** Extracted information follows **

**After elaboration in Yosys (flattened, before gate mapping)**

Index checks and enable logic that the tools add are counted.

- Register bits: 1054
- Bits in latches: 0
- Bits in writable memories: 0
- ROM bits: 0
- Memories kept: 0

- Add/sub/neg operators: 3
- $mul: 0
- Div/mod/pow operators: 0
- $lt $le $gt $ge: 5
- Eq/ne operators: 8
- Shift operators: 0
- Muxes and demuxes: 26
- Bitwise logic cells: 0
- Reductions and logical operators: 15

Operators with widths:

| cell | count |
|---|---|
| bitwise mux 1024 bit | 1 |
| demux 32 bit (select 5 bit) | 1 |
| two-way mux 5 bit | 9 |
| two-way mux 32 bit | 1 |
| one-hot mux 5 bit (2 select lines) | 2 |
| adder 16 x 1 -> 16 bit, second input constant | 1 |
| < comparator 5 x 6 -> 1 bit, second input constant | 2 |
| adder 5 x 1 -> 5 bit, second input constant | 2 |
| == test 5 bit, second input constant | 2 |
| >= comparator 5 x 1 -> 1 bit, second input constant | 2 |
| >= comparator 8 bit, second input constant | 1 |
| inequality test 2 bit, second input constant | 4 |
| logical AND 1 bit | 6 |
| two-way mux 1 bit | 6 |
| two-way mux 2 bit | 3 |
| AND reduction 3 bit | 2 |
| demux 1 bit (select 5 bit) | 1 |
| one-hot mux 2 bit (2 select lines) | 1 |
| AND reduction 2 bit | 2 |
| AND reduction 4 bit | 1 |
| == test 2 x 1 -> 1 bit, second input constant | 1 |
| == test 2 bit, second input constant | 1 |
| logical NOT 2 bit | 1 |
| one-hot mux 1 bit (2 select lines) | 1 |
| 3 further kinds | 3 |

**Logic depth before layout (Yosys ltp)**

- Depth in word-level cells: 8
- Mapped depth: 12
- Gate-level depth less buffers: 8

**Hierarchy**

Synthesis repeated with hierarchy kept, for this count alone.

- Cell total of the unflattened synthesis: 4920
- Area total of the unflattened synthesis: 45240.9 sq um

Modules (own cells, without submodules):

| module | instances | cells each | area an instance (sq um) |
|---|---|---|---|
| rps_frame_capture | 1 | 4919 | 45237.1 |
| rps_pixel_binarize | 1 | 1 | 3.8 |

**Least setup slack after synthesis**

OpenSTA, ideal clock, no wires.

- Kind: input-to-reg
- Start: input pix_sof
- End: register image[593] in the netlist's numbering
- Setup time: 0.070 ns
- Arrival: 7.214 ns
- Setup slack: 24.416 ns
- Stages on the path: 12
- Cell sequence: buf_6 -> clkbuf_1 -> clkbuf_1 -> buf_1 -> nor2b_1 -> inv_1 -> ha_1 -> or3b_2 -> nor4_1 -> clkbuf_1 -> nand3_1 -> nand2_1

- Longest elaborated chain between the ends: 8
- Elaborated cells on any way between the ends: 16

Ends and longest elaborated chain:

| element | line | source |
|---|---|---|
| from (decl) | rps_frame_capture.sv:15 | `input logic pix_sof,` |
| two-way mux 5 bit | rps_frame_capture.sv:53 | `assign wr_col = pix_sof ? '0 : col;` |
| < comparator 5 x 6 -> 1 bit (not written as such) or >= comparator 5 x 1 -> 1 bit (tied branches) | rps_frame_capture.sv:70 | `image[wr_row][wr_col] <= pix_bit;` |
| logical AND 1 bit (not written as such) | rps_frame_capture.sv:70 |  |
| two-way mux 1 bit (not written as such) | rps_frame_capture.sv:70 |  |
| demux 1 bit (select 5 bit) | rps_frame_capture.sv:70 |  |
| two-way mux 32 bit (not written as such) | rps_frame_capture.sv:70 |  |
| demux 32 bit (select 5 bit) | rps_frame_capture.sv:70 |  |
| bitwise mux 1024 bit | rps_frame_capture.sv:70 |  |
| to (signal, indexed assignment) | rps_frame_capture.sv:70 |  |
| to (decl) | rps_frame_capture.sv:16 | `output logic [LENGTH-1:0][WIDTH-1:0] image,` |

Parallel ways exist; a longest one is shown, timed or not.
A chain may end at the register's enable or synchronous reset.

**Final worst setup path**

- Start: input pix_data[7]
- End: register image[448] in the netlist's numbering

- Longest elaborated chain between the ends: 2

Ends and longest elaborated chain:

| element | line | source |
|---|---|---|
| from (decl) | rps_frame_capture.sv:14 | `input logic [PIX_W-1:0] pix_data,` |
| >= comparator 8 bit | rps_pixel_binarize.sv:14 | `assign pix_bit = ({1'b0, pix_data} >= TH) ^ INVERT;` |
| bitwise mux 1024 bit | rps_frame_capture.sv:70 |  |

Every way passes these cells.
[config.mk]
export PLATFORM = sky130hd
export DESIGN_NAME = branch_hazard_ctrl
export DESIGN_NICKNAME = d
export VERILOG_FILES = /design/src/rtl/branch_hazard_ctrl_pkg.sv /design/src/rtl/branch_hazard_ctrl_br_fwd_match.sv /design/src/rtl/branch_hazard_ctrl.sv
export SDC_FILE = /design/constraint.sdc
export NUM_CORES = 1
export LEC_CHECK = 0
export ABC_AREA = 1
export BUFFER_PORTS_ARGS = -buffer_cell sky130_fd_sc_hd__buf_4
export CAP_MARGIN = 20
export CORE_ASPECT_RATIO = 1.2
export CORE_MARGIN = 2
export CORE_UTILIZATION = 50
export DETAILED_ROUTE_END_ITERATION = 6
export HOLD_SLACK_MARGIN = 0.06
export PLACE_DENSITY = 0.85
export SETUP_SLACK_MARGIN = 0.05
export SYNTH_ARGS = -nofsm -noshare
export SYNTH_HDL_FRONTEND = slang
export SYNTH_SLANG_ARGS = --single-unit
[constraint.sdc]
create_clock -name clk -period 3.2 [get_ports clk]
set_input_delay 0.32 -clock clk [delete_from_list [all_inputs] [get_ports clk]]
set_output_delay 0.32 -clock clk [all_outputs]
set_load 0.03 [all_outputs]
[src/rtl/branch_hazard_ctrl_pkg.sv]
// Shared definitions for the branch hazard controller.
//   - br_haz select encodings driven to the branch-operand muxes
//   - RUN/HOLD stall FSM state type and the hold-count ceiling
//   - Tracker entry bit layout. An A entry is {is_load, rd, regwen, vld}
//     with vld at bit 0. An M entry is the same layout without the top
//     is_load bit, because a load that has reached M has its data on the
//     dmem path and is always forwardable.
package branch_hazard_ctrl_pkg;

  localparam logic [2:0] BR_HAZ_NONE   = 3'd0;
  localparam logic [2:0] BR_HAZ_ALU_A  = 3'd1;
  localparam logic [2:0] BR_HAZ_ALU_B  = 3'd2;
  localparam logic [2:0] BR_HAZ_DMEM_A = 3'd3;
  localparam logic [2:0] BR_HAZ_DMEM_B = 3'd4;

  typedef enum logic {
    ST_RUN  = 1'b0,
    ST_HOLD = 1'b1
  } fsm_state_e;

  // Longest legal run of back-to-back stall cycles.
  localparam logic [1:0] HOLD_CNT_MAX = 2'd2;

  // Forwarding source reported by br_fwd_match.
  localparam logic SRC_A = 1'b0;
  localparam logic SRC_M = 1'b1;

  // Tracker entry field positions. The is_load bit sits at index REG_AW+2.
  localparam int TRK_VLD    = 0;
  localparam int TRK_REGWEN = 1;
  localparam int TRK_RD     = 2;

  function automatic int trk_m_w(input int reg_aw);
    return reg_aw + 2;
  endfunction

  function automatic int trk_a_w(input int reg_aw);
    return reg_aw + 3;
  endfunction

endpackage

[src/rtl/branch_hazard_ctrl_br_fwd_match.sv]
// br_fwd_match: forwarding lookup for one branch source operand.
// Compares the operand address against the A and M tracker entries.
//   x        in   source register address
//   en       in   operand is actually read by the instruction in B
//   a_ent    in   A tracker entry {is_load, rd, regwen, vld}
//   m_ent    in   M tracker entry {rd, regwen, vld}
//   need     out  operand has an in-flight writer and must be forwarded
//   src      out  SRC_A or SRC_M; the youngest writer (A) wins
//   unready  out  the winning writer is a load still in A (no data yet)
module br_fwd_match
  import branch_hazard_ctrl_pkg::*;
#(
  parameter int REG_AW = 5
) (
  input  logic [REG_AW-1:0]          x,
  input  logic                       en,
  input  logic [trk_a_w(REG_AW)-1:0] a_ent,
  input  logic [trk_m_w(REG_AW)-1:0] m_ent,
  output logic                       need,
  output logic                       src,
  output logic                       unready
);

  logic x_nz;
  logic a_hit;
  logic m_hit;

  // x0 is hard-wired zero, so a write to it never creates a dependency.
  assign x_nz  = (x != '0);
  assign a_hit = en && x_nz && a_ent[TRK_VLD] && a_ent[TRK_REGWEN] &&
                 (a_ent[TRK_RD +: REG_AW] == x);
  assign m_hit = en && x_nz && m_ent[TRK_VLD] && m_ent[TRK_REGWEN] &&
                 (m_ent[TRK_RD +: REG_AW] == x);

  assign need    = a_hit || m_hit;
  assign src     = a_hit ? SRC_A : SRC_M;
  assign unready = a_hit && a_ent[REG_AW + 2];

endmodule

[src/rtl/branch_hazard_ctrl.sv]
// branch_hazard_ctrl: branch-operand forwarding select and stall generator.
// Tracks the two older in-flight writers (A: ALU result, M: dmem/writeback)
// and produces the br_haz mux select plus a stall for the branch in B.
// Only one operand can be forwarded per cycle; two forwards or a load still
// in A force a stall, which bubbles A so the producers drain.
// Optional feature macro: BR_HAZ_PERF_EN enables the saturating stall_cycles
// counter; without it stall_cycles is tied to 0.
// Ports:
//   clk, rst (async active-low)
//   b_valid, b_is_branch, b_rs1, b_rs2, b_uses_rs2  - branch in B
//   b_regwen, b_rd, b_is_load                        - B as a writer into A
//   flush        - kill B; B is not captured into A, FSM returns to RUN
//   br_haz       - 0 none, 1 alu->a, 2 alu->b, 3 dmem->a, 4 dmem->b
//   stall        - hold PC/IF/B this cycle
//   stall_cycles - perf count of stall cycles
//   dbg_state    - {fsm state, hold_cnt}
// Handshake: there is no valid/ready pair; stall is the only backpressure
// and is combinational, so upstream must hold B in the same cycle it is seen.
module branch_hazard_ctrl
  import branch_hazard_ctrl_pkg::*;
#(
  parameter int REG_AW = 5,
  parameter int CNT_W  = 32
) (
  input  logic              clk,
  input  logic              rst,
  input  logic              b_valid,
  input  logic              b_is_branch,
  input  logic [REG_AW-1:0] b_rs1,
  input  logic [REG_AW-1:0] b_rs2,
  input  logic              b_uses_rs2,
  input  logic              b_regwen,
  input  logic [REG_AW-1:0] b_rd,
  input  logic              b_is_load,
  input  logic              flush,
  output logic [2:0]        br_haz,
  output logic              stall,
  output logic [CNT_W-1:0]  stall_cycles,
  output logic [2:0]        dbg_state
);

  localparam int AW_T = trk_a_w(REG_AW);
  localparam int MW_T = trk_m_w(REG_AW);

  logic [AW_T-1:0] a_q, a_d;
  logic [MW_T-1:0] m_q, m_d;

  fsm_state_e state_q;
  logic [1:0] hold_cnt_q;

  logic need1, src1, unrdy1;
  logic need2, src2, unrdy2;

  br_fwd_match #(.REG_AW(REG_AW)) u_match_rs1 (
    .x       (b_rs1),
    .en      (1'b1),
    .a_ent   (a_q),
    .m_ent   (m_q),
    .need    (need1),
    .src     (src1),
    .unready (unrdy1)
  );

  br_fwd_match #(.REG_AW(REG_AW)) u_match_rs2 (
    .x       (b_rs2),
    .en      (b_uses_rs2),
    .a_ent   (a_q),
    .m_ent   (m_q),
    .need    (need2),
    .src     (src2),
    .unready (unrdy2)
  );

  // Select and stall are combinational so the mux sees them in the same cycle.
  always_comb begin
    br_haz = BR_HAZ_NONE;
    stall  = 1'b0;
    if (b_valid && b_is_branch) begin
      if (unrdy1 || unrdy2) begin
        stall = 1'b1;
      end else if (need1 && need2) begin
        stall = 1'b1;
      end else if (need1) begin
        br_haz = (src1 == SRC_M) ? BR_HAZ_DMEM_A : BR_HAZ_ALU_A;
      end else if (need2) begin
        br_haz = (src2 == SRC_M) ? BR_HAZ_DMEM_B : BR_HAZ_ALU_B;
      end
    end
  end

  // A captures B unless it is stalled or flushed; M always inherits A,
  // dropping the is_load flag.
  always_comb begin
    m_d = a_q[MW_T-1:0];
    a_d = '0;
    if (b_valid && !stall && !flush) begin
      a_d[TRK_VLD]            = 1'b1;
      a_d[TRK_REGWEN]         = b_regwen;
      a_d[TRK_RD +: REG_AW]   = b_rd;
      a_d[REG_AW + 2]         = b_is_load;
    end
  end

  always_ff @(posedge clk or negedge rst) begin
    if (!rst) begin
      a_q <= '0;
      m_q <= '0;
    end else begin
      a_q <= a_d;
      m_q <= m_d;
    end
  end

  // RUN/HOLD stall sequencer; hold_cnt counts consecutive stall cycles.
  always_ff @(posedge clk or negedge rst) begin
    if (!rst) begin
      state_q    <= ST_RUN;
      hold_cnt_q <= 2'd0;
    end else if (flush) begin
      state_q    <= ST_RUN;
      hold_cnt_q <= 2'd0;
    end else begin
      case (state_q)
        ST_RUN: begin
          if (stall) begin
            state_q    <= ST_HOLD;
            hold_cnt_q <= 2'd1;
          end
        end
        ST_HOLD: begin
          if (stall) begin
            if (hold_cnt_q != 2'd3) hold_cnt_q <= hold_cnt_q + 2'd1;
          end else begin
            state_q    <= ST_RUN;
            hold_cnt_q <= 2'd0;
          end
        end
        default: begin
          state_q    <= ST_RUN;
          hold_cnt_q <= 2'd0;
        end
      endcase
    end
  end

  assign dbg_state = {state_q, hold_cnt_q};

  hold_cnt_legal: assert property (@(posedge clk) disable iff (!rst)
                                   hold_cnt_q <= HOLD_CNT_MAX);

`ifdef BR_HAZ_PERF_EN
  logic [CNT_W-1:0] stall_cycles_q, stall_cycles_d;

  always_comb begin
    stall_cycles_d = stall_cycles_q;
    if (stall && (stall_cycles_q != '1)) stall_cycles_d = stall_cycles_q + CNT_W'(1);
  end

  always_ff @(posedge clk or negedge rst) begin
    if (!rst) stall_cycles_q <= '0;
    else      stall_cycles_q <= stall_cycles_d;
  end

  assign stall_cycles = stall_cycles_q;
`else
  assign stall_cycles = '0;
`endif

endmodule

==> flow_summary.ini <==
[timing]
grt_setup_unrepaired = false
period_minus_slack_ns = 2.095
max_freq_mhz = 477.2
finalCritPeriodShare = 0.6548
finalSetupViolCount = 0
hold_violations = 0
setup_tns_ns = 0
slew_violations = 0
fin_skew_ns = 0.001610

[cts]
post_cts_buffers = 0
htreeDepth = 1
clock_path_buffers = 2
clkLatencyLatePin_ns = 0.28
cts_tree = done
ctsRootBufferMaster = clkbuf_4
clock_sinks = 18
clkTransAtPathRegs_ns = 0.09
cts_repair_resize_count = 0
cts_inserted_buffers = 3

[synth]
synth_top_cell_by_area = dfrtp_1
syn_area_mm2 = 0.001345
ys_top_cells_by_area = dfrtp_1 33%, buf_4 18%, nand2_1 13%
ys_seq_elements = 18
syn_inst = 193
syn_area_per_cell_um2 = 6.969
synth_cell_types = 23
synth_ff_type = dfrtp_1
synthArstFlopShare = 1.000
netlist.area_leader.share = 0.3349
yosysMostFrequentCell = nand2_1
yosysSeqAreaShare = 0.3349
yosys-top-cells-count = 48 x nand2_1, 33 x buf_4, 30 x inv_1
yosysWarnings = 0
synth_edf_count = 0

[drt]
drt-pass1-iter-count = 4
viasPerCell = 4.345
drcViolationCount = 0
num_vias = 1121
initialDrtViolationCount = 25
drt_wl_total_um = 2300
wl_per_cell_um = 8.915
ant_nets = 0

[critical_path]
arrival_ns = 1.78
path_delay_family = simple AND/OR/NAND/NOR gates
end_kind = output pin
crit_buf_inv = 3
crit_type = reg -> out
r2r_end = hold_cnt_q[1]$_DFFE_PN0P_
critPathRequiredTime_ns = 2.88
cp_max_fo = 4
reg2reg_slack_ns = 1.61
critPathMaxStageDelay_ns = 0.42
ff2ff_path_depth = 13
reg2reg_from = a_q[5]$_DFF_PN0_
cp-start-kind = flop
timing.critical_path.mode_cell = nand2_1
path_cells = inv_1 -> nand2_1 -> nand2_1 -> inv_1 -> nand2_1 -> nor2_2 -> nand2_2 -> nand2_2 -> a31oi_1 -> nor3b_1 -> buf_4
cp_slowest_cell = dfrtp_1

[die]
die_width_um = 51.35
initial_core_util = 0.5270
core_area_mm2 = 0.002552
pin_count = 62
rows = 20
dieHeight_um = 60.82
dieArea_mm2 = 0.003123

[layout]
area_growth_pct = 12.93
final_core_util = 0.5951
final_nets = 250
diodes = 0
drive_gt1_frac = 0.2133

[global_route]
grt_max_degree = 19
grt.total_usage = 0.1607
grt_pass1_vias = 1008
antenna_found_initial = 0
grt_first_pass_wirelength_um = 3877
grt_overflow_total = 0

[min_path]
hold_path.class = in -> reg
worstHoldEndpoint = a_q[1]$_DFF_PN0_
hold_depth = 3
worstHoldStart = b_regwen

[placed_design]
hpwl_um = 1940
gp_congestion = 0.8751
portBuffers = 29

[pwr]
vdd_drop_max_v = 0.0002488
cellLeakagePower_uw = 0.0009101
p_per_area_mw_per_mm2 = 324.1

[flow_run]
maxCapViolations = 0

[status]
status = finished, final reports clean
## worst reg2reg max path, delay by kind of cell, from the launching register on
kind	cells	cell delay [ns]
AND/OR/NAND/NOR	12	1.03
buffers and inverters	1	0.09
flip-flops	1	0.42
## through the flow
stage	cells	hold slack (ns)	setup WS, ns	power [uW]	cell area [um2]
2_1_floorplan	224	0.02441	1.165	357.8	1461
5_1_grt	258	0.2475	0.8805	517.3	1519
4_1_cts	258	0.2463	1.090	494.0	1519
3_5_place_dp	253	0.1919	1.340	364.5	1473
3_3_place_gp	253	0.1932	1.369	363.6	1473
6_report	258	0.2455	1.105	492.3	1519
## routing by layer
metal	part of all wire	vias up	global-route usage
met3	0.080	2	0.009852
met1	0.41	484	0.2144
met4	0.0052	0	0.05639
met2	0.50	57	0.2801
met5	0	-	0
li1	-	578	-
## cell usage in the layout (no fill, tap or decap), drive strengths merged, types with 2 or more instances in the layout
master,synthesis,routed
dfrtp,18,18
xor2,3,3
xnor2,2,2
buf,33,29
nor3b,2,2
clkbuf,0,4
inv,33,33
nand2,54,54
a21oi,3,3
nor3,3,3
conb,1,32
nor2,24,24
nand3,11,11
## repair_timing
action / CTS / global route
endpoints found under the hold margin: 18 / 0
hold buffers: 1 / 0
setup endpoints to repair: 0 / 0
## cells by family (layout without fill, tap and decap cells)
group,count (synthesis),count (layout),synth area share
simple gates,95,95,0.3098
buf+inv,66,67,0.2763
flops,18,18,0.3349
compound gates,7,7,0.03442
xor+xnor,5,5,0.03256
fa+ha+maj,1,1,0.009301
other cells,1,32,0.002788
## worst max-delay path by stage
stage	from	to	slack, ns	cells past startpoint
finish	a_q[5]$_DFF_PN0_	br_haz[2]	1.10	11
global route	a_q[2]$_DFF_PN0_	br_haz[2]	0.88	9
CTS	a_q[5]$_DFF_PN0_	br_haz[2]	1.09	11
detailed placement	b_rs1[3]	br_haz[2]	1.34	10
global placement	b_rs2[2]	br_haz[1]	1.37	11
floorplan	a_q[5]$_DFF_PN0_	br_haz[2]	1.17	10
## final cells by class
class | instances | area (um2)
well taps | 33 | 41.29
flip-flops and latches | 18 | 450.4
multi-input cells | 140 | 639.4
clock buffers | 4 | 36.28
fillers | 249 | 1033
repair buffers | 30 | 227.7
inverters | 33 | 123.9
## power by group
part / internal (uW) / total, uW / switching [uW]
Combinational: 33.7 / 121 / 87.2
Clock: 69.2 / 131 / 61.6
Sequential: 235 / 241 / 5.79
## state kept, by name (all words and copies together) (netlist names)
signal / flops
state_q: 1
a_q: 8
m_q: 7
hold_cnt_q: 2
Power figures use the tool's default switching activity.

** End of Extracted information **

## Exercise details
Using the listing, filter for "logical" and return the matching lines.

## Answer box
- Reductions and logical operators: 15
| logical AND 1 bit | 6 |
| logical NOT 2 bit | 1 |
| logical AND 1 bit (not written as such) | rps_frame_capture.sv:70 |  |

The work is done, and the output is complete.